AIMing at PIN: Order Flow, Information, and Liquidity, Manuscript, 2008. (Co-authored with Gautam Kaul and Noah Stoffman)

In this study, we model and measure the existence of informed trading. Specifically, we investigate the properties of the widely used measure of informed trading, PIN, developed by Easley and O'Hara, and establish three important features of informed trading. First, the existence of informed trading, and therefore PIN, should be estimated over different trading intervals for stocks of different characteristics. Second, we establish a direct relationship between PIN and the absolute (percentage) order imbalance (AIM). The latter is not only easier to measure, but can also be readily calculated over short horizons. Most importantly, we show that conditions for the theoretical equivalence between estimated PIN and AIM of a stock serve as a guide for the optimal estimation interval that should be used for that particular stock. Finally, and significantly, an investigation around exogenous national security events reveals strong evidence against interpreting PIN and order imbalance as a liquidity measure.

Momentum is Not an Anomaly, Manuscript, 2007. (Co-authored with Bob Dittmar and Gautam Kaul)

In this paper, we develop a new approach to test whether momentum is indeed an anomaly in that it reflects delayed reactions, or continued overreactions, to firm specific news. Our methodology does not depend on a specific model of expected returns and, more importantly, does not require a decomposition of momentum profits. Yet we provide distinct testable predictions that can discriminate between the two diametrically opposed causes for the profitability of momentum strategies: time-series continuation in the firm-specific component of returns, and cross-sectional differences in expected returns and systematic risks of individual securities. Our results show that, contrary to the common belief in the profession, momentum is not an anomaly; we find no evidence of continuation in the idiosyncratic component of individual-security returns. The evidence is instead consistent with momentum being driven entirely by cross-sectional differences in expected returns and risks of individual securities.

Cash Distributions and Returns, Manuscript, 2006.

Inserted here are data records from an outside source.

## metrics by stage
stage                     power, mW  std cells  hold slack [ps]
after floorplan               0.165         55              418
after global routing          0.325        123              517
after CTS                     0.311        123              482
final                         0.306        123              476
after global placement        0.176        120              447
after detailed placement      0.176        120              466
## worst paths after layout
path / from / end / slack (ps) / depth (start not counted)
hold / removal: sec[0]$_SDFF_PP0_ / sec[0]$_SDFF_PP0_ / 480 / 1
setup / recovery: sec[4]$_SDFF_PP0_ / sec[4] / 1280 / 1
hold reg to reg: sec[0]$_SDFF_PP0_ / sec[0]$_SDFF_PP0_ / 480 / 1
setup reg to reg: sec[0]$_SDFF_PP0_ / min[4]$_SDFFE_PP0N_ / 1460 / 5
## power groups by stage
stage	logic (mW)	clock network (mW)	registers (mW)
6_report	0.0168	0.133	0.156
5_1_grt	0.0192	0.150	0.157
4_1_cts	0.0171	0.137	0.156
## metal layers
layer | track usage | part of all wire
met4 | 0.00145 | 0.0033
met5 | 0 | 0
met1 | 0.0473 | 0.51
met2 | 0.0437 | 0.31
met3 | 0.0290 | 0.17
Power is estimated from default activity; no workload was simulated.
===== config.mk =====
export PLATFORM = sky130hd
export DESIGN_NAME = crcParallel
export DESIGN_NICKNAME = crcParallel
export VERILOG_FILES = /design/flow/design.v
export SDC_FILE = /design/flow/constraint.sdc
export NUM_CORES = 4
export LEC_CHECK = 1
export CORE_UTILIZATION = 40

===== constraint.sdc =====
current_design crcParallel

set clk_period 19.7
set clk_io_pct 0.2

create_clock -name clk0 -period $clk_period [get_ports {clk}]

set non_clock_inputs [all_inputs -no_clocks]
set_input_delay [expr $clk_period * $clk_io_pct] -clock clk0 $non_clock_inputs
set_output_delay [expr $clk_period * $clk_io_pct] -clock clk0 [all_outputs]

===== design.v =====
module crcParallel (
   clk,
   rstN,
   ctrlEn,
   dataIn,
   GenPoly,
   crcSeq,
   crcReady
   );
  parameter CRC_WIDTH = 8;
  parameter DWIDTH    = 16;
  parameter TMP_WIDTH = DWIDTH*CRC_WIDTH;
  input clk;
  input rstN;
  input ctrlEn;
  input [DWIDTH-1:0] dataIn;
  input [CRC_WIDTH-1:0] GenPoly;
  output reg [CRC_WIDTH-1:0] crcSeq;
  output reg crcReady;
  reg [DWIDTH-1:0] dataInReg;
  reg [CRC_WIDTH-1:0] GenPolyReg;
  wire [TMP_WIDTH-1:0]  subCrc;
  wire [DWIDTH+CRC_WIDTH-1:0] dataInCal;
  always @ (posedge clk) begin
    if (ctrlEn) begin
      GenPolyReg[CRC_WIDTH-1:0] <= GenPoly[CRC_WIDTH-1:0];
      dataInReg[DWIDTH-1:0]   <= dataIn[DWIDTH-1:0];
    end
  end
  assign dataInCal[DWIDTH+CRC_WIDTH-1:0] =
         {dataInReg[DWIDTH-1:0], {CRC_WIDTH{1'b0}}};
  always @ (posedge clk, negedge rstN) begin
    if (~rstN)
      crcReady <= 1'b1;
    else if (ctrlEn)
      crcReady <= 1'b0;
    else
      crcReady <= 1'b1;
  end
  generate
    genvar i;
    assign subCrc[TMP_WIDTH-1:(TMP_WIDTH-1)-(CRC_WIDTH-1)]
           = dataInCal[DWIDTH+CRC_WIDTH-1]?
             dataInCal[DWIDTH+CRC_WIDTH-2:(DWIDTH+CRC_WIDTH-1)-(CRC_WIDTH-1)-1] ^ GenPolyReg[CRC_WIDTH-1:0]
           : dataInCal[DWIDTH+CRC_WIDTH-2:(DWIDTH+CRC_WIDTH-1)-(CRC_WIDTH-1)-1];
    for (i=1; i < DWIDTH; i=i+1) begin: CrcCal
      assign subCrc[TMP_WIDTH-1-(i*CRC_WIDTH):(TMP_WIDTH-1)-(i*CRC_WIDTH)-(CRC_WIDTH-1)]
              = subCrc[TMP_WIDTH-1-(i-1)*CRC_WIDTH]? 
                  {subCrc[(TMP_WIDTH-1)-((i-1)*CRC_WIDTH)-1:(TMP_WIDTH-1)-(i*CRC_WIDTH-1)],
                  dataInCal[(DWIDTH+CRC_WIDTH-1)-CRC_WIDTH-i]} ^ GenPolyReg[CRC_WIDTH-1:0]
                : {subCrc[(TMP_WIDTH-1)-((i-1)*CRC_WIDTH)-1:(TMP_WIDTH-1)-(i*CRC_WIDTH-1)],
                dataInCal[(DWIDTH+CRC_WIDTH-1)-CRC_WIDTH-i]};
    end
  endgenerate
  always @ (posedge clk, negedge rstN) begin
    if (~rstN)
      crcSeq[CRC_WIDTH-1:0] <= {CRC_WIDTH{1'b0}};
    else if (~crcReady)
      crcSeq[CRC_WIDTH-1:0] <= subCrc[CRC_WIDTH-1:0];
  end
  function integer clog2; 
    input integer value; 
	  integer i;
    begin 
      clog2 = 0;
      for(i = 0; 2**i < value; i = i + 1) 
        clog2 = i + 1; 
      end
  endfunction
endmodule

===== run.sh =====
#!/bin/bash
# OpenROAD 26Q1-2900-gdf79404cd8, Yosys 0.63+post, stock flow scripts
make -C /OpenROAD-flow-scripts/flow DESIGN_CONFIG=/design/flow/config.mk WORK_HOME=/design/flow/orfs finish

==> flow_metrics.tcl <==
# implementation run metrics
set metrics [dict create \
    status "finished, final reports clean" \
    gp_congestion 0.917 \
    yosysTopAreaCell "edfxtp_1" \
    ff2ff_path_depth 22 \
    worst_pin_slew_ns 0.871 \
    setup_viol 0 \
    numSynthFlops 33 \
    ys_cells 608 \
    clock_path_buffers 2 \
    logic_area_sq_um 3830 \
    maxSlewViolCount 0 \
    first_pass_iters 4 \
    synth_top_flop_cell "edfxtp_1" \
    tns_ns 0 \
    final_layout_top_logic_cells "nand2_1, nor2_1, xnor2_1, clkdlybuf4s50_1, a21oi_1" \
    mux_share_pct 1.21 \
    die_x_um 115 \
    syn_area_sq_um 5070 \
    dpl.hpwl_mm 10.5 \
    area_leaders "edfxtp_1, xnor2_1, nand2_1" \
    fmax_ghz 0.119 \
    grt_pass1_wl_mm 24.6 \
    syn_to_final_growth_pct 10.6 \
    async_reset_ff_share_pct 27.3 \
    crit_required_ns 19.90 \
    finalHoldViolations 0 \
    ctsResizeCount 0 \
    clk_pin_slew_ns 0.05 \
    vias_per_cell 6.23 \
    cts-hold-fix-buffers 0 \
    whs_path_depth 2 \
    grt_setup_unrepaired "false" \
    clkSinkCount 33 \
    finalNonFillerCells 781 \
    vias 4862 \
    ys_seq_share_pct 18.7 \
    fin_crit_sh_pct 42.7 \
    crit_path_end_kind "register" \
    clock_latency_ns 0.28 \
    cp_cell_sequence "buf_4 > nand2_1 > o211a_4 > xor2_2 > o32ai_2 > xor2_2 > o211ai_1 > a311oi_2 > or2_1 > o211ai_1 > a31oi_2 > a2bb2oi_4 > mux2_4 > or3_1 > a311oi_2 > nor4_4 > o211ai_1 > a2111oi_0 > a221oi_1 > nand4_1 > or4_1 > a31oi_1" \
    log.warning_count 25 \
    finalWirelength_mm 14.9 \
    post-route-min-period_ns 8.42 \
    detail-route-antenna-nets 0 \
    max_stage_delay_ns 0.72 \
    crit_top_cell "o211ai_1" \
    drive_gt1_share_pct 11.4 \
    die_y_um 115 \
    avgRoutedWirePerCell_um 19.1 \
    htree_num_levels 2 \
    worstPathArrival_ns 8.62 \
    cts_tree "done" \
    grt_pass1_vias 4507 \
    dieArea_sq_um 13100 \
    drc 0 \
    maxSlewHeadroom_pct 41.9 \
    drt_iter0_markers 394 \
    top_area_share_pct 14.2 \
    fp-utilization_pct 41.7 \
    cap_violations 0 \
    dp.cells 773 \
    ios 36 \
    yosysWarnings 1 \
    crit_fanout 70 \
    r2r_setup_slack_ns 11.28 \
    cts_setup_buffers 0 \
    xor_share_pct 18.2 \
    startpoint_type "register" \
    antenna_found_initial 0 \
    core_area_sq_um 12200 \
    synth_cell_types 106 \
    root_buffer "clkbuf_16" \
    antenna_cells 0 \
    yosysChipArea_sq_um 5070 \
    adder_share_pct 0 \
    hp-class "reg2reg" \
    critPathKind "reg2reg" \
    port_buffers 35 \
    lay_top_count "nand2_1" \
    edf_count 24 \
    synth-simple-area-share_pct 25.0 \
    grt_max_degree 71 \
    aoi_share_pct 31.2 \
    grt.total_usage_pct 24.8 \
    avgSynthCellArea_sq_um 8.33 \
    fin_worst_skew_ns 0.00486 \
    cp_slowest_cell "o211ai_1" \
    syn_inst 608 \
    numCtsBuffers 5 \
    seqCellArea_sq_um 947 \
    logic_family "AND-OR/OR-AND gates" \
    fillers 1154 \
    row_count 40 \
    overflow 0 \
]
==> logic make-up (layout without fill, tap and decap cells) <==
family | count (synthesis) | count (layout)
flops | 33 | 33
compound gates | 197 | 197
mux | 5 | 5
buf+inv | 60 | 65
simple gates | 237 | 237
xor+xnor | 76 | 76
==> Yosys cell counts (all sizes together) (12+ instances only) <==
library cell   n
edfxtp        24
nand3         24
xnor2         48
o21ai         28
o211ai        16
nand4         12
a211oi        22
clkbuf        23
buf           24
nor2          44
a21oi         30
nor3          12
nand2         73
xor2          16
==> critical path, delay by kind of cell (launching register included) <==
kind            cells  cell delay (ns)
mux                 1             0.34
flops               1             0.31
xor+xnor            2             1.19
buf+inv             1             0.56
simple gates        6             1.93
compound gates     12             3.96
==> state kept, by name (all words and copies together), names as in the netlist <==
| signal | flops |
|---|---|
| dataInReg | 16 |
| GenPolyReg | 8 |
| crcSeq | 8 |
| crcReady | 1 |
==> routing by layer <==
metal | wire (um) | vias up | GRT usage (%)
li1 | - | 2349 | -
met1 | 7130 | 2304 | 39.0
met2 | 6510 | 184 | 36.8
met3 | 972 | 25 | 3.61
met4 | 272 | 0 | 5.45
met5 | 0 | - | 0
==> layout make-up <==
class	instances	share of cell area (%)
Clock buffer	7	2.55
Timing Repair Buffer	44	7.46
Inverter	13	0.871
Clock inverter	1	0.134
Multi-Input combinational cell	515	68.3
Tap cell	168	3.75
Sequential cell	33	16.9
==> path summary, 6_finish.rpt <==
kind                                from   endpoint
max                        GenPolyReg[7]  crcSeq[3]
min                            crcSeq[6]  crcSeq[6]
max reg2reg                GenPolyReg[7]  crcSeq[3]
min reg2reg                    crcSeq[6]  crcSeq[6]
max in group asynchronous           rstN   crcReady
min in group asynchronous           rstN  crcSeq[5]
==> per-stage QoR <==
step | util, % | setup WS, ns | hold slack [ns] | cell area, sq um
after detailed placement | 44.8 | 11.53 | 0.474 | 5450
after floorplan | - | 13.13 | 0.426 | 5070
after global placement | 44.8 | 11.68 | 0.466 | 5450
final | 46.1 | 11.28 | 0.482 | 5600
after global routing | 46.1 | 10.61 | 0.519 | 5600
after CTS | 46.1 | 11.46 | 0.492 | 5600
==> /design/flow/run.sh <==
#!/bin/bash
# OpenROAD 26Q1-2900-gdf79404cd8, Yosys 0.63+post, stock flow scripts
make -C /OpenROAD-flow-scripts/flow DESIGN_CONFIG=/design/flow/config.mk WORK_HOME=/design/flow/orfs finish
==> /design/flow/config.mk <==
export PLATFORM = sky130hd
export DESIGN_NAME = crcParallelCrcW
export DESIGN_NICKNAME = crcParallelCrcW
export VERILOG_FILES = /design/flow/design.v
export SDC_FILE = /design/flow/constraint.sdc
export NUM_CORES = 4
export LEC_CHECK = 1
export CORE_UTILIZATION = 40
==> /design/flow/constraint.sdc <==
current_design crcParallelCrcW

set clk_period 10.5
set clk_io_pct 0.2

create_clock -name clk0 -period $clk_period [get_ports {clk}]

set non_clock_inputs [all_inputs -no_clocks]
set_input_delay [expr $clk_period * $clk_io_pct] -clock clk0 $non_clock_inputs
set_output_delay [expr $clk_period * $clk_io_pct] -clock clk0 [all_outputs]
### /design/flow/design.v
`timescale 1ns / 1ps
module add_round_key (
    input wire clk,                
    input wire rst,                
    input wire [63:0] state,       
    input wire [63:0] round_key,   
    output reg [63:0] new_state    
);
    always @(*) begin
        if (rst) 
            new_state <= 64'b0;   
        else 
            new_state <= state ^ round_key;   
    end
endmodule
`timescale 1ns / 1ps
module rectangle_cipher_top (
    input wire clk,                
    input wire rst,                
    input wire [63:0] plaintext,   
    input wire [63:0] round_key,   
    output wire [63:0] state_out   
);
    wire [63:0] after_add_round_key;   
    add_round_key u1 (
        .clk(clk),
        .rst(rst),
        .state(plaintext),
        .round_key(round_key),
        .new_state(after_add_round_key)
    );
    sub_column u2 (
        .clk(clk),
        .rst(rst),
        .state(after_add_round_key),
        .new_state(state_out)
    );
endmodule
`timescale 1ns / 1ps
module sub_column (
    input wire clk,                
    input wire rst,                
    input wire [63:0] state,       
    output reg [63:0] new_state    
);
    function [3:0] sbox;
        input [3:0] in;
        begin
            case (in)
                4'h0: sbox = 4'h6;  4'h1: sbox = 4'h5;  4'h2: sbox = 4'hC;  4'h3: sbox = 4'hA;
                4'h4: sbox = 4'h1;  4'h5: sbox = 4'hE;  4'h6: sbox = 4'h7;  4'h7: sbox = 4'h9;
                4'h8: sbox = 4'hB;  4'h9: sbox = 4'h0;  4'hA: sbox = 4'h3;  4'hB: sbox = 4'hD;
                4'hC: sbox = 4'h8;  4'hD: sbox = 4'hF;  4'hE: sbox = 4'h4;  4'hF: sbox = 4'h2;
            endcase
        end
    endfunction
    integer i;
    always @(*) begin
        if (rst)
            new_state <= 64'b0;   
        else begin
            for (i = 0; i < 16; i = i + 1) begin
                new_state[(i * 4) +: 4] <= sbox(state[(i * 4) +: 4]);  
            end
        end
    end
endmodule
## ./design.v

```verilog
`timescale 1ns / 1ps
module Registers(input [4:0] rs,input [4:0] rt,input [4:0] rd,input reg_dst,output [31:0] read_data1,output [31:0] read_data2,input [31:0] write_data,input reg_write,input clk);
    reg [31:0] registers[0:31];
    initial begin
        registers[0] = 32'b0;  
    end
    always @(*) begin
        if(reg_write) begin
            if(reg_dst) begin
                registers[rd] <= write_data;  
            end
            else begin
                registers[rt] <= write_data;  
            end
        end
    end
    assign read_data1 = registers[rs];
    assign read_data2 = registers[rt];
    initial begin
        $monitor("Register 0: %d, Register 1: %d, Register 2: %d, Register 3: %d, Register 4: %d", registers[0], registers[1], registers[2], registers[3], registers[4]);
    end
endmodule 
```

## ./run.sh

```bash
#!/bin/bash
# OpenROAD 26Q1-2900-gdf79404cd8, Yosys 0.63+post, stock flow scripts
make -C /OpenROAD-flow-scripts/flow DESIGN_CONFIG=/design/flow/config.mk WORK_HOME=/design/flow/orfs finish
```

## ./config.mk

```make
export PLATFORM = sky130hd
export DESIGN_NAME = Registers
export DESIGN_NICKNAME = Registers
export VERILOG_FILES = /design/flow/design.v
export SDC_FILE = /design/flow/constraint.sdc
export NUM_CORES = 4
export LEC_CHECK = 1
export CORE_UTILIZATION = 40
```

## ./constraint.sdc

```tcl
current_design Registers

set clk_period 12.1
set clk_io_pct 0.2

create_clock -name clk0 -period $clk_period

set non_clock_inputs [all_inputs -no_clocks]
set_input_delay [expr $clk_period * $clk_io_pct] -clock clk0 $non_clock_inputs
set_output_delay [expr $clk_period * $clk_io_pct] -clock clk0 [all_outputs]
```

==> impl_metrics.toml <==
# physical design summary
[global_routing]
first_global_vias = 31300
grt_overflow = 0
grt_pass1_wl_mm = 260
grt_max_degree = 35
grt_usage_pct = 53.6
antenna_found_initial = 11

[synthesis]
ys_cells = 3153
yosys.area_share.aoi_pct = 28.7
edf_count = 0
ys_chip_area_sq_um = 29200
ys_sh_mux_pct = 2.33
synth.ff_latch_count = 1024
simple_gate_area_share_pct = 12.2
ys_async_sr_fraction_pct = 0
top_cell = "dlxtn_1"
ff_type = "dlxtn_1"
top_cell_area_share_pct = 52.8
synth_area_sq_um = 29200
avgSynthCellArea_sq_um = 9.25
xor_share_pct = 0
ys_types = 68
ys_sh_adder_pct = 0
logic_family = "AND-OR/OR-AND gates"
yosysWarnings = 3
top_cells_by_count = "dlxtn_1 (1024), a22oi_1 (751), nand2_1 (223)"
topCellsByArea = "dlxtn_1 (53%), a22oi_1 (19%), nand2_1 (2.9%)"
syn-instance-count = 3153
largest_area_cell = "dlxtn_1"

[routing]
drc = 0
wl_per_cell_microns = 46.9
dr.pass1.iters = 10
drtIter0Drc = 4824
ant_nets = 0
routed_via_density = 7.88
vias = 32800
postRouteWirelength_mm = 195

[worst_setup_path]
cp-start-kind = "input pin"
cp-end-kind = "output pin"
crit_fanout = 31
crit_type = "in -> out"
cp.required_ns = 9.68
cp.arrival_ns = 6.79

[floorplanning]
ios = 114
fp.dieW_microns = 272
fp_util_pct = 40.6
coreArea_sq_um = 71900
fp.dieH_microns = 272
die_area_sq_um = 74000
fp-row-count = 98

[placed_design]
dp_cells = 4138
numPortBuffers = 113
hpwl_mm = 110
dp_slack_ns = 3.31
placed_area_sq_um = 32000
gp_congestion = 1.06

[worst_hold_path]
hold_depth = 4
hold_end = "read_data2[3]"
worstHoldPathType = "in -> out"
min_from = "rt[3]"

[clock_tree]
cts_setup_buffers = 0
cts-resized-gates = 0
holdBufCountCts = 0

[sta]
untimed_endpoints = 1024
relSlewSlack_pct = 29.8
rsz0062_at_grt = "false"
finalWorstSetupSlack_ns = 2.89
period_used_pct = 76.1
timing.fmax_ghz = 0.109
tightest_slew_ns = 1.05
unclocked_regs = 1024
fin_setup_tns_ns = 0
slew_violations = 0
setup-violations-final = 0
fin_crit_ns = 9.21
hold_viol_final = 0

[power]
intPower_uw = 453
power-per-cell-area_nw_per_um2 = 29.1
ir_drop_mv = 0.0231
swShare_pct = 51.5
power.net_switching_uw = 481
leakagePower_nw = 13.5

[final_layout]
reg.largest.list = "registers x1024"
final_cells = 4156
fill_cells = 6886
largest_reg_flops = 1024
syn_to_final_growth_pct = 9.89
final_util_pct = 44.6
design_area_sq_um = 32000
drive_gt1_share_pct = 9.32
top_register = "registers"

[outcome]
status = "completed"

[job]
warning_count = 33
maxCapViolCount = 0
## cells by family (layout without fill, tap and decap cells)
| logic type | Yosys count | after routing |
|---|---|---|
| AND/OR/NAND/NOR | 698 | 698 |
| latches | 1024 | 1024 |
| other | 0 | 18 |
| multiplexers | 66 | 66 |
| buffers and inverters | 250 | 285 |
| AND-OR/OR-AND | 1115 | 1115 |
## routing by layer
layer | wire (microns) | global-route usage, % | up-vias
li1 | - | - | 12200
met1 | 65200 | 63.2 | 15400
met3 | 35900 | 34.8 | 1324
met5 | 309 | 3.92 | -
met2 | 75100 | 70.4 | 3754
met4 | 18500 | 36.8 | 16
## power by group through the flow
stage,registers [mW],logic [mW],clock network [mW]
5_1_grt,0.353,0.600,0
4_1_cts,0.331,0.563,0
## worst max-delay path, cell delays in order
cell and delay (ns):
buf_2 0.57, buf_4 0.60, nand3b_2 0.25, buf_4 0.31
nor2_2 0.74, buf_4 0.52, a32oi_1 0.10, o21ai_0 0.12
a2111oi_0 0.13, a21oi_1 0.42, clkdlybuf4s50_1 0.55
## metrics by stage
step	power [mW]	hold WS, ns
after global routing	0.953	6.03
after detailed placement	0.891	6.01
after CTS	0.894	6.01
final	0.934	6.03
after floorplan	0.537	5.20
after global placement	0.891	6.01
## cell type report
class                   instances  area [sq um]  share of cell area (%)
inverters                       7          26.3                  0.0820
flip-flops and latches       1024         15400                    48.0
repair buffers                278          2340                    7.31
multi-input cells            1879         13100                    40.8
diodes                         18          45.0                   0.141
well taps                     950          1190                    3.71
## cells in the final DEF (no fill, tap or decap), types with 19 or more instances in the layout
cell,instances
nand3_1,51
a22oi_1,751
buf_4,166
clkdlybuf4s50_1,107
a221oi_1,45
mux2i_1,50
a222oi_1,20
a31oi_1,19
dlxtn_1,1024
nor4_1,23
nor2_1,80
nor2_4,56
nor3_1,44
a22o_1,43
o22ai_1,30
o21ai_0,34
nand4_1,96
a21oi_1,66
nand2_2,34
nand2_1,190
o32a_1,24
## worst max-delay path by stage
| stage | from | end | slack (ns) | cells after the start |
|---|---|---|---|---|
| CTS | rt[1] | read_data2[1] | 3.30 | 11 |
| global route | rt[2] | read_data2[17] | 3.05 | 11 |
| finish | rt[2] | read_data2[17] | 2.89 | 11 |
Power is estimated from default activity; no workload was simulated.
File: /design/flow/design.v
`timescale 1ns / 1ps
module Instruction_memory(
    input wire [9:0] a,         
    input wire [31:0] d,       
    input wire [9:0] dpra,     
    input wire clk,            
    input wire we,             
    output wire [31:0] dpo     
);
    parameter INSTR_MEM_HEIGHT = 1024;
    reg [31:0] instr_mem[INSTR_MEM_HEIGHT-1:0];  
    integer i;
    initial begin
        instr_mem[0] = 32'b00100000000000010000000000100111;
        instr_mem[1] = 32'b00100000000000100000000000010000;
        instr_mem[2] = 32'b00000000001000100001100000100000;
        instr_mem[3] = 32'b10101100010000110000000000000000;
        instr_mem[4] = 32'b10001100010001000000000000000000;
        instr_mem[5] = 32'b00000000001000100000000000011000;
        instr_mem[6] = 32'b11111100000000000000000000000000;  
    end
    assign dpo = instr_mem[dpra >> 2];  
endmodule
File: /design/flow/run.sh
#!/bin/bash
# OpenROAD 26Q1-2900-gdf79404cd8, Yosys 0.63+post, stock flow scripts
make -C /OpenROAD-flow-scripts/flow DESIGN_CONFIG=/design/flow/config.mk WORK_HOME=/design/flow/orfs finish
File: /design/flow/config.mk
export PLATFORM = sky130hd
export DESIGN_NAME = Instruction_memory
export DESIGN_NICKNAME = Instruction_memory
export VERILOG_FILES = /design/flow/design.v
export SDC_FILE = /design/flow/constraint.sdc
export NUM_CORES = 4
export LEC_CHECK = 1
export CORE_AREA = 10 10 70 70
export DIE_AREA = 0 0 80 80
export SYNTH_MEMORY_MAX_BITS = 65536
File: /design/flow/constraint.sdc
current_design Instruction_memory

set clk_period 1.2
set clk_io_pct 0.2

create_clock -name clk0 -period $clk_period

set non_clock_inputs [all_inputs -no_clocks]
set_input_delay [expr $clk_period * $clk_io_pct] -clock clk0 $non_clock_inputs
set_output_delay [expr $clk_period * $clk_io_pct] -clock clk0 [all_outputs]
==> results_slide.txt <==
Implementation Results

Global route
  – Initial antenna violation count: 0
  – Largest net degree at the start of global routing: 6
  – Vias in the first global route: 319
  – First-pass GRT wire length: 1460 microns
  – Overall routing resource usage: between 2 and 3%
  – Gr ovfl total: 0

Die
  – Die area: approximately 6400 sq um
  – FP Rows: 21
  – CORE AREA: approximately 3400 sq um
  – Chip Height: 80 microns
  – Fp util: approximately 10%
  – Top Ports: ~86
  – Die width: around 80 microns

Synth
  – YS chip area: approximately 340 sq um
  – Biggest area consumer among synthesized cells: buf_4
  – Cell Type Count: 13
  – Synth top cell by count: buf_4
  – Post-Syn Instances: approximately 41
  – Synth cell count leaders: buf_4, ha_1
  – Mapped cell area: ~340 sq um
  – Syn. warnings: 1
  – Ranking of synthesized cells by area: buf_4, ha_1, mux2_2
  – Yosys top cell area share: a little over two fifths
  – Mean post-synth cell area: between 8 and 9 sq um
  – Seq/Total Area, Yosys: 0%
  – Yosys cell count: between 40 and 50

Critical path
  – Buf+Inv Stages, Crit Path: 4
  – Startpoint class of the critical path: primary input
  – Worst path cell trace: buf_8, buf_6, buf_4, ha_1, mux2_2, buf_2
  – WP data required: between 0.9 and 1 ns
  – CP endpoint kind: output port
  – Crit-path leading delay family: buffers and inverters
  – Max FO, Critical Path: 3
  – Setup CP Type: primary input to output port
  – Worst EP arrival: roughly 1.1 ns
  – Crit-path max cell delay: about 0.25 ns
  – CP max-delay cell: mux2_2

Timing
  – Setup WS post-layout: -0.154 ns
  – RSZ-0062 raised after global routing: true
  – Tmin final: between 1 and 1.5 ns
  – Achievable Freq: between 0.7 and 0.8 GHz
  – Hold WS: just over 0.8 ns
  – Period utilization: 113%
  – Final hold vios: 0
  – Slew Viols, Final: 0
  – Final setup viols: 8

Finish
  – Final std cells w/o fill: between 100 and 150
  – Number of sequential cells: 0
  – Layout overhead on the synthesized area: 104%
  – Flop area: 0 sq um
  – Layout cells sized above 1: between 60% and 70%
  – Fillers: around 380
  – Core Util, Final: 20.1%
  – CLK BUF: 0

Run
  – Count of tool warnings: 90
  – Max-cap violations: 0

Placement
  – Placed cells: 109
  – I/O Buffers: 22
  – Gpl congestion: between 0.7 and 0.8
  – Post-DP HPWL: 878 microns

Drt
  – Routed WL: between 1000 and 1500 microns
  – Avg WL per Cell: roughly 10 microns
  – Number of diodes: 0
  – DRT Pass-1 Iters: 2
  – Vias per std cell: between 2 and 3
  – DRC viols: 0
  – DR vias: around 320
  – DR iter-0 viols: 3
  – Detail Route Antenna Nets: 0

Run status
  – Failing checks: negative setup slack
  – Status: complete, but fails checks

CTS
  – Hold_buf cts: 0

Power and ir drop
  – Static leakage: around 0.42 nW
  – Switching power: about 0.000059 W
  – Power share of the clock group: 0%
  – Comb power frac: roughly 100%
  – Sw frac: 34.8%
  – Total power per unit cell area: approximately 250 nW/um^2
  – VDD IR max: between 0.07 and 0.08 mV
  – Share of power burned in registers: 0%
  – Internal power: roughly 0.00011 W

Min path
  – Hold crit path type: primary input to output port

Discounted cash flow analysis suggests that high cash-flow-to-price ratios should predict high future stock return, low future cash flow growth, or both. Existing studies on the predictive power of the dividend-price ratio, however, produce evidence largely inconsistent with this prediction. In this paper, we address this issue by focusing on the total cash distributions that include both dividends and share repurchases net of seasoned equity offerings. Utilizing a long time series of the total-cash-distributions-to-price (tp) ratio constructed from CRSP data since 1927, we establish strong and persistent evidence of stock return predictability at the annual horizon. Based on a wide variety of evaluation methods, the tp ratio is both statistically and economically significant in predicting future stock market returns, and serves as a pervasive state proxy.